→ **ASSIGNMENT**: Over all lines in the data below, count those holding "setup" and give only the result.
[Start of section]
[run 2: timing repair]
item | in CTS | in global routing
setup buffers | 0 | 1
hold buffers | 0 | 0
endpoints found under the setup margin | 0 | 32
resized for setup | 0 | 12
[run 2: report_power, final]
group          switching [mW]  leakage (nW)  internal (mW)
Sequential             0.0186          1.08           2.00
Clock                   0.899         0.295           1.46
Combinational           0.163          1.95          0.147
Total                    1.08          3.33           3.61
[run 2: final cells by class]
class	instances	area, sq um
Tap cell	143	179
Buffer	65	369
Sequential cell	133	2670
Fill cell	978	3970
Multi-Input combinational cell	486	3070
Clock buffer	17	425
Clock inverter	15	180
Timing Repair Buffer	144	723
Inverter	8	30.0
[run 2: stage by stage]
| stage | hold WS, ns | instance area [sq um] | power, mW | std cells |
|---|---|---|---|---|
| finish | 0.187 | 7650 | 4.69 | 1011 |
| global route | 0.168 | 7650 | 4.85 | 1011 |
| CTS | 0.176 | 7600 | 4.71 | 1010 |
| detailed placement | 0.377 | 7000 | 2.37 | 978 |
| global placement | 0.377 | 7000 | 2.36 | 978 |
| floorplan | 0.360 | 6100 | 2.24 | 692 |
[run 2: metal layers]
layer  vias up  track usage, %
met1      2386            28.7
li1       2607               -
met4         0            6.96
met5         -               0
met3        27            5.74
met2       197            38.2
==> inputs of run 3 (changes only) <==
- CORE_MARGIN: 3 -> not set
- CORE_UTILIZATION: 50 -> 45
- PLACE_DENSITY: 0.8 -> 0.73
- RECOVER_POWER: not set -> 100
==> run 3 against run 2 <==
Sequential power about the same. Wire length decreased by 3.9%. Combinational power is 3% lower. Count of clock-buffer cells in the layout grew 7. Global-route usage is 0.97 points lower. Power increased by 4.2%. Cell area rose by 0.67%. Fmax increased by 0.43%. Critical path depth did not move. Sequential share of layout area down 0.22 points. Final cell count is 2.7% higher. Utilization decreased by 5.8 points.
[End of section]
→ **SOLVED PROBLEM**: 3